The Revolution had been eliminated from MLS postseason contention before their 2-0 win over Orlando City last Saturday, but general manager Michael Burns has given Brad Friedel assurances that he will return as coach next year.
The Revolution (9-12-11, 38 points) missed the playoffs for the third successive season and have not won a postseason contest since 2014.
“Brad will be back next year,” Burns said after a groundbreaking ceremony for a practice facility in Foxborough Monday. “Brad will be part of this whole thing.
“We’re hopeful [the training center] is going to pay immediate dividends and long-term dividends. We have very good facilities now, but to go from having very good facilities to what I believe will be one of the best training centers in all of MLS is pretty phenomenal.”
Burns affirmed Friedel’s statement that the Revolution will be making “major changes” in the offseason.
“The expectation every year is to make the playoffs,” Burns said. “There is a lot of disappointment; for the third year we haven’t got in, and to be so close.”
The training center, a $35 million project scheduled to be completed next year, is expected to help attract young players for the Development Academy and for the first team.
“This is as excited as I’ve been about any initiative other than probably the start of the Revs,” Burns said. “It’s that significant to me. It’s that important.
“From where we were in 1996 — training at Babson, Brandeis, Payson Road — from just hoping to have a league to play in, to us having our own training center with a 30,000-square-foot-plus building, three grass fields, a turf field, and a field house, it’s exceeded anything I would ever have thought.
“[When MLS started] everyone talked about soccer-specific stadiums but there was no real discussion about training facilities, and now, all of a sudden, we’re one of many that are going to have their own training center.
“In terms of player recruitment for both the first team and academy, for actual training — walking out of the building right into training, it’s phenomenal. It’s a special day.”
Hall door opens
After the Revolution visit Real Salt Lake Thursday, Friedel will go to Dallas for the National Soccer Hall of Fame induction ceremony. Friedel will be presented by Los Angeles Lakers chief operating officer Tim Harris, who preceded Friedel as a goalkeeper at UCLA and earned one cap for the US national team.
Friedel made his international debut as the US squad took a 2-0 win over Canada at St. John’s, Newfoundland, in 1992. The US lineup included current Friedel assistant coach Mike Lapper and future Revolution players Burns, Yari Allnutt, John DeBrito, and Joe-Max Moore, plus Fernando Clavijo, who coached the team from 2000-02.
Canada’s lineup included future Revolution players Geoff Aunger and Mark Watson, plus former Boston Bolt Mike Sweeney and Alex Bunbury, whose son, Teal, plays for the Revolution now.
Friedel totaled 21 shutouts in 82 games for the US team, concluding his career with a 1-0 win over Poland in Plock in 2004.
Friedel helped the US team advance to the quarterfinals of the 2002 World Cup, its second-best finish ever.
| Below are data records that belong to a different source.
This design comes from an exercise in tuning for small area on the open sky130 flow, not from production work.
In this exercise RTL edits were held to simulation tests only and were not proved equivalent to the original.
No driver is modelled on the clock port, so clocking that relies on it looks cheaper here than on a real chip.
Power and IR drop assume default switching activity.

run A:
Design IntMem, start of the top module:
module IntMem (
            scan_en,
            aclk,
            areset_n,
            mem_type,
            remap,
            axi_awid,
            axi_awaddr,
            axi_awlen,
            axi_awsize,
            axi_awburst,
            axi_awlock,
            axi_awcache,
            axi_awprot,
            axi_awvalid,
            axi_awready,
            axi_wdata,
            axi_wstrb,
            axi_wlast,
            axi_wvalid,
            axi_wready,
            axi_bid,
            axi_bresp,
            axi_bvalid,
            axi_bready,
           axi_arid,      
           axi_araddr,       
           axi_arlen,     
           axi_arsize,    
           axi_arburst,   
           axi_arlock,    
           axi_arcache,   
           axi_arprot,    
           axi_arvalid,   
           axi_arready,
           axi_rid,
           axi_rdata,
           axi_rresp,
           axi_rlast,
           axi_rvalid,
           axi_rready,
           mem0_cs_n,
           mem0_wr_n,
           mem0_rd_n,
           mem0_wr_byte_en,
           mem0_addr,
           mem0_wr_addr,
           mem0_din,
           mem0_dout,
           mem1_cs_n,
           mem1_wr_n,
           mem1_rd_n,
           mem1_wr_byte_en,
           mem1_addr,
           mem1_wr_addr,
           mem1_din,
           mem1_dout,
           mem2_cs_n,
           mem2_wr_n,
           mem2_rd_n,
           mem2_wr_byte_en,
           mem2_addr,
           mem2_wr_addr,
           mem2_din,
           mem2_dout 
);
parameter             ID_WIDTH   = 12;           
parameter             DATA_WIDTH = 128;          
localparam            ID_MAX     = ID_WIDTH-1;
  ...
Settings: LEC_CHECK=0, CAP_MARGIN=20, CORE_AREA=10 10 530 530, DIE_AREA=0 0 540 540, PLACE_DENSITY=0.7, SLEW_MARGIN=20; clock period 11.0 ns.
standard.sh (not shown) runs the stock make flow with config.mk's settings and CLKGATE_MAP_FILE= SYNTH_SCRIPT=/design/flow/synth_recipe.tcl, a recipe that flattens the netlist after the stock synthesis.
==> flow/flow/run.sh <==
#!/bin/bash
set -euo pipefail
export BUFFER_PORTS_ARGS="-buffer_cell sky130_fd_sc_hd__buf_1"
export CTS_ARGS="-sink_clustering_enable -repair_clock_nets -dont_use_dummy_load -sink_clustering_size 15 -sink_clustering_max_diameter 70 -buf_list {sky130_fd_sc_hd__clkbuf_8}"
bash standard.sh finish > standard_flow.log 2>&1
> inputs changed (run A -> run B)
--- a/flow/config.mk
+++ b/flow/config.mk
@@ -6,7 +6,6 @@
 export NUM_CORES = 4
 export LEC_CHECK = 0
-export CAP_MARGIN = 20
+export CAP_MARGIN = 5
 export CORE_AREA = 10 10 530 530
 export DIE_AREA = 0 0 540 540
-export PLACE_DENSITY = 0.7
-export SLEW_MARGIN = 20
+export SLEW_MARGIN = 5
### Flow results
Of run A and run B, the run reporting the higher delay of the slowest critical-path stage was run A.
Compared run B vs run A, and number of antenna violations at the first check in global routing is down in run B.
From run A to run B the numbers moved as follows: final worst setup slack increased 170 ps; routed wire length decreased 25000 µm; number of nets in the layout essentially unchanged; power consumption decreased 5.9%.
Count of clock-buffer cells in the layout, run B vs run A: down by more than 10%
Friedel made penalty kick saves against South Korea and Poland and blanked Mexico, 2-0, in the second round.
After 2004, Friedel left the US national team to concentrate on his club career. He set a Premier League record with 310 consecutive appearances in goal, and won the English League Cup (with Blackburn Rovers) and Turkish Cup (with Galatasaray).
Friedel competed for eight clubs in four countries (Newcastle United, Brondby, Galatasaray, Columbus Crew, Liverpool, Blackburn Rovers, Aston Villa, and Tottenham). His longevity can be credited to athleticism — he also starred in basketball and tennis in high school — plus a strict diet and yoga.
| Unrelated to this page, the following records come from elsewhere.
Background: an optimization exercise with open tools, aiming at a short achievable clock period and few clock cycles. Do not read the settings as production practice. In this exercise RTL edits were held to simulation tests only and were not proved equivalent to the original. No activity file was given, so power comes from the tool's default toggle rates.

==> flow/design.v <==
`timescale 1ns / 1ps
module top (
		input wire clk,
		input wire rst,
		output wire [7:0] imem_addr,
		input wire [15:0] imem_data,
		output reg 	  tr_rf_we,
		output reg [1:0]  tr_rf_addr,
		output reg [8:0]  tr_rf_data,
		output reg 	  tr_dm_we,
		output reg [7:0]  tr_dm_addr,
		output reg [8:0]  tr_dm_data
	);
	reg [8:0] r0, r1, r2, r3;
	reg [7:0] pc;
	assign imem_addr = pc;
	wire [3:0] f_op  = imem_data[15:12];
	wire [1:0] f_rs  = imem_data[11:10];
	wire [1:0] f_rt  = imem_data[9:8];
	wire [1:0] f_rd  = imem_data[7:6];
	wire [7:0] f_imm = imem_data[7:0];
	wire f_ld    = (f_op == 4'h0);
	wire f_st    = (f_op == 4'h1);
	wire f_rrr   = (f_op == 4'h2) | (f_op == 4'h4) | (f_op == 4'h5) | (f_op == 4'h7);
	wire f_wr    = ~f_st & (f_op != 4'hB) & (f_op != 4'hC) & (f_op != 4'hE) & (f_op != 4'hF);
	wire f_pred  = (f_op == 4'hC) | ((f_op == 4'hB) & f_imm[7]);
	wire [7:0] f_pc1 = pc + 8'd1;
	wire [7:0] f_tgt = pc + f_imm;
	reg        x_v;
	reg [15:0] x_ir;
	reg        x_pred;
	reg [7:0]  x_alt;
	reg [7:0]  x_addr;
	reg        x_ld, x_st, x_wr;
	reg [1:0]  x_dst;
	wire [3:0] op  = x_ir[15:12];
	wire [1:0] rs  = x_ir[11:10];
	wire [1:0] rt  = x_ir[9:8];
	wire [7:0] imm = x_ir[7:0];
	reg [8:0] rs_v, rt_v;
	always @(*) begin
		case (rs)
			2'd0: rs_v = r0;
			2'd1: rs_v = r1;
			2'd2: rs_v = r2;
			default: rs_v = r3;
		endcase
		case (rt)
			2'd0: rt_v = r0;
			2'd1: rt_v = r1;
			2'd2: rt_v = r2;
			default: rt_v = r3;
		endcase
	end
	wire [7:0] a = rs_v[7:0];
	wire [7:0] b = rt_v[7:0];
	wire [7:0] addb = (op == 4'h2) ? b : imm;
	wire [7:0] sum  = a + addb;
	wire       ovf  = (a[7] == addb[7]) && (a[7] != sum[7]);
	reg [8:0] alu_res;
	always @(*) begin
		case (op)
			4'h2, 4'h3: alu_res = {ovf, sum};
			4'h4: alu_res = {1'b0, ~b};
			4'h5: alu_res = {1'b0, a & b};
			4'h6: alu_res = {1'b0, a & imm};
			4'h7: alu_res = {1'b0, a | b};
			4'h8: alu_res = {1'b0, a | imm};
			4'h9: alu_res = {1'b0, a[7], a[7:1]};
			4'hA: alu_res = {1'b0, a[6:0], 1'b0};
			default: alu_res = 9'd0;
		endcase
	end
	reg        mem_clr;
	reg  [8:0] mem [0:255];
	wire [8:0] l1 [0:63];
	wire [8:0] l2 [0:15];
	wire [8:0] l3 [0:3];
	genvar g;
	generate
		for (g = 0; g < 64; g = g + 1) begin : rd1
			assign l1[g] = x_addr[1] ? (x_addr[0] ? mem[4*g+3] : mem[4*g+2])
			                         : (x_addr[0] ? mem[4*g+1] : mem[4*g]);
		end
		for (g = 0; g < 16; g = g + 1) begin : rd2
			assign l2[g] = x_addr[3] ? (x_addr[2] ? l1[4*g+3] : l1[4*g+2])
			                         : (x_addr[2] ? l1[4*g+1] : l1[4*g]);
		end
		for (g = 0; g < 4; g = g + 1) begin : rd3
			assign l3[g] = x_addr[5] ? (x_addr[4] ? l2[4*g+3] : l2[4*g+2])
			                         : (x_addr[4] ? l2[4*g+1] : l2[4*g]);
		end
	endgenerate
	wire [8:0] mrd = x_addr[7] ? (x_addr[6] ? l3[3] : l3[2])
	                           : (x_addr[6] ? l3[1] : l3[0]);
	wire mwe = x_v & x_st;
	generate
		for (g = 0; g < 256; g = g + 1) begin : word
			always @(posedge clk) begin
				if (mem_clr)
					mem[g] <= 9'd0;
				else if (mwe && (x_addr == g))
					mem[g] <= rt_v;
			end
		end
	endgenerate
	always @(posedge clk, posedge rst) begin
		if (rst)
			mem_clr <= 1'b1;
		else
			mem_clr <= 1'b0;
	end
	wire [8:0] wdata = x_ld ? mrd : alu_res;
	wire       rwe   = x_v & x_wr;
	wire eq    = (a == b);
	wire x_br  = (op == 4'hB) | (op == 4'hC);
	wire taken = (op == 4'hB) ? eq : ~eq;
	wire x_mis = x_v & x_br & (taken ^ x_pred);
	reg [8:0] f_base_rf;
	always @(*) begin
		case (f_rs)
			2'd0: f_base_rf = r0;
			2'd1: f_base_rf = r1;
			2'd2: f_base_rf = r2;
			default: f_base_rf = r3;
		endcase
	end
	wire       f_fwd   = x_v & x_wr & (x_dst == f_rs);
	wire [7:0] f_base  = f_fwd ? alu_res[7:0] : f_base_rf[7:0];
	wire [7:0] f_addr  = f_base + f_imm;
	wire       f_stall = f_fwd & x_ld & (f_ld | f_st);
	always @(posedge clk, posedge rst) begin
		if (rst) begin
			pc <= 8'd0;
			x_v <= 1'b0;
			r0 <= 9'd0;
			r1 <= 9'd0;
			r2 <= 9'd0;
			r3 <= 9'd0;
			tr_rf_we <= 1'b0;
			tr_dm_we <= 1'b0;
		end else begin
			if (x_mis) begin
				pc <= x_alt;
				x_v <= 1'b0;
			end else if (f_stall) begin
				x_v <= 1'b0;
			end else begin
				pc <= f_pred ? f_tgt : f_pc1;
				x_v <= 1'b1;
			end
			if (rwe) begin
				case (x_dst)
					2'd0: r0 <= wdata;
					2'd1: r1 <= wdata;
					2'd2: r2 <= wdata;
					default: r3 <= wdata;
				endcase
			end
			tr_rf_we <= rwe;
			tr_dm_we <= mwe;
		end
	end
	always @(posedge clk) begin
		x_ir <= imem_data;
		x_pred <= f_pred;
		x_alt <= f_pred ? f_pc1 : f_tgt;
		x_addr <= f_addr;
		x_ld <= f_ld;
		x_st <= f_st;
		x_wr <= f_wr;
		x_dst <= f_rrr ? f_rd : f_rt;
		tr_rf_addr <= x_dst;
		tr_rf_data <= wdata;
		tr_dm_addr <= x_addr;
		tr_dm_data <= rt_v;
	end
endmodule
==> flow/flow/run.sh <==
#!/bin/bash
# The standard layout, with timing repair aimed at a setup slack of
# SETUP_SLACK_MARGIN ns instead of 0, so that repair keeps improving paths
# well below the 13 ns clock period.
set -euo pipefail
bash standard.sh SETUP_SLACK_MARGIN=8.5 finish > standard.log 2>&1
==> flow/standard.sh <==
#!/bin/bash
# synth_recipe.tcl (not shown) runs the flow's synth.tcl, then flattens the netlist and writes it again
# the make line also repeats each setting of config.mk as NAME=value (left out here)
make -C /OpenROAD-flow-scripts/flow DESIGN_CONFIG=/design/flow/config.mk WORK_HOME=/design/flow/orfs CLKGATE_MAP_FILE= SYNTH_SCRIPT=/design/flow/synth_recipe.tcl "${@:-finish}"
==> flow/config.mk <==
export PLATFORM = sky130hd
export DESIGN_NAME = top
export DESIGN_NICKNAME = top
export VERILOG_FILES = /design/flow/design.v
export SDC_FILE = /design/flow/constraint.sdc
export NUM_CORES = 4
export LEC_CHECK = 0
export ABC_CLOCK_PERIOD_IN_PS = 4000
export CAP_MARGIN = 40
export CORE_MARGIN = 2
export CORE_UTILIZATION = 40
export SLEW_MARGIN = 20
==> flow/constraint.sdc <==
create_clock -name core_clock -period 13.0 [get_ports {clk}]
set_input_delay 2.6000 -clock core_clock [delete_from_list [all_inputs] [get_ports {clk}]]
set_output_delay 2.6000 -clock core_clock [all_outputs]
set_load 0.01 [all_outputs]
==> impl_metrics.toml <==
[status]
status = "complete, no violations"

[clock_network]
cts_buffers = 241
cts_hold_buf = 0
cts_htree_levels = 4
cts.sinks = 2418
cts_buffer_depth = 3
cts_tree = "yes"
clk_pin_slew_ns = 0.06
cts_root_buf = "clkbuf_16"
clock_latency_ns = 0.90

[power]
clockPowerShare_pct = 35.5
intPower_mw = 13.2
p_per_area_mw_per_mm2 = 174
comb_power_share_pct = 26.6
switchingPower_mw = 7.17
total_power_mw = 20.4
switching_share_pct = 35.1
ir_drop_mv = 0.201
p_seq_share_pct = 37.8
leakage_nw = 38.5

[floorplanning]
die_h_um = 516
dieArea_sq_mm = 0.266
design.core.area_sq_mm = 0.260
initial_core_util_pct = 40.3
die_w_um = 516
io_pins = 56
rows = 187

[finish]
final_cell_mix = "3659 x nand2_1, 2360 x dfxtp_1, 2247 x a21oi_1"
drive_above_1_share_pct = 12.8
final_area_sq_mm = 0.117
syn_to_final_growth_pct = 12.1
num-nets-final = 11900
final_common_cell = "nand2_1"

[placed_design]
pre_cts_ws_ns = 6.78
gp_congestion = 0.964
port_buffers = 55
dp_hpwl_um = 250000
place_area_sq_mm = 0.108

[run]
drv_cap = 0

[yosys]
netlist_top_cells_area = "dfxtp_1 45%, mux4_2 14%, nand2_1 13%, a21oi_1 11%, nor2_1 5.0%"
synth.distinct_cells = 87
synth_edf_count = 0
syn_inst = 12200
syn_avg_cell_area_sq_um = 8.56
ys_seq_elements = 2418
ys_warn_count = 2
synth_nets = 12300
synth_area_sq_mm = 0.105
yosys.area.top_type = "dfxtp_1"
synth_top_area_share_pct = 45.3
yosysSeqAreaShare_pct = 46.5
synthArstFlopShare_pct = 1.99
synth_ff_type = "dfxtp_1"

[detailed_routing]
drt_wl_total_um = 415000
wl_met3_um = 53400
met2WireLength_um = 176000
firstDrtPassIters = 7
vias = 92900
antenna_left = 0
drtIter0Drc = 12300
wl_met1_um = 157000
drc = 0
top_layer = "met5"
wl_per_cell_um = 26.6
routed_via_density = 5.95

[timing]
clock.fmax_mhz = 215
worst-slew-pin-transition_ns = 1.33
slew_viol_final = 0
finalWorstSetupSlack_ns = 8.34
whs_ns = 0.441
grt_setup_unrepaired = "yes"
hold_viol = 0
skew_ns = 0.0512
final.period_utilization_pct = 35.8
setup_viol = 0
fin_crit_ns = 4.66
slew_headroom_pct = 11.3
finalSetupTns_ns = 0

[worst_setup_path]
regToRegStartpoint = "x_addr[3]"
end_kind = "flop"
cp.required_ns = 13.83
reg2reg_depth = 9
reg2reg_to = "mem[205][1]"
cpMaxStageDelayCell = "dfxtp_4"
crit_fanout = 24
crit_chain = "buf_4 -> buf_6 -> and2_1 -> buf_4 -> nand2_2 -> buf_4 -> nor2_1 -> nand2_1 -> a21oi_1"
timing.reg2reg.setup_slack_ns = 8.34
crit_path_frequent_cell = "buf_4"
critPathLaunchType = "flop"
cp_num_buf_inv = 4
max_stage_delay_ns = 0.73
cp_top_family = "buffers and inverters"
worst-setup-path-type = "reg -> reg"
arrival_ns = 5.49

[grt]
grt_usage_pct = 30.1
grt_start_max_net_pins = 239
grt_pass1_wl_um = 595000
grt_remaining_overflow = 0
antenna_found_initial = 24
grt_pass1_vias = 86800

[hold_path]
worstHoldStart = "x_alt[1]"
hold_depth = 2
hp-class = "reg -> reg"
min_to = "pc[1]"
His sense of anticipation plus a powerful presence made Friedel one of the Premier League’s best keepers from the 1990s through 2015.
“I was really lucky to play over three different decades,” Friedel said. “I was over at Nottingham Forest the first season of the Premier League. And a couple years after that, the ’92-93 season, players became rock stars overnight and the money just went through the roof.
“And once social media started to become such an important part of everyday life, footballers were just in the spotlight 24/7. You got to see how their off-the-field lifestyle changed dramatically.
“One thing that has changed is the amount of athletes in the game. It used to be you could get away with just being technical on the ball. Nowadays, if you’re not strong, if you’re not quick, if you don’t have some sort of extraordinary physical talent to go along with your skill, it’s very difficult to make it at the highest level.
“Until you’re up close and personal and watch a Liverpool and Man City or Real Madrid or a Barcelona, how big and strong and powerful these players are. I don’t mean all of them have to be 6 foot, but just look at the size of their legs, just their balance, and strength and their explosiveness. That is something that has changed exponentially in the world.
“Who knows if it’s going to change again but that is where the game has gone. And the amount of high-intensity running and sprints and endurance compared to 10 years ago is just off the charts.”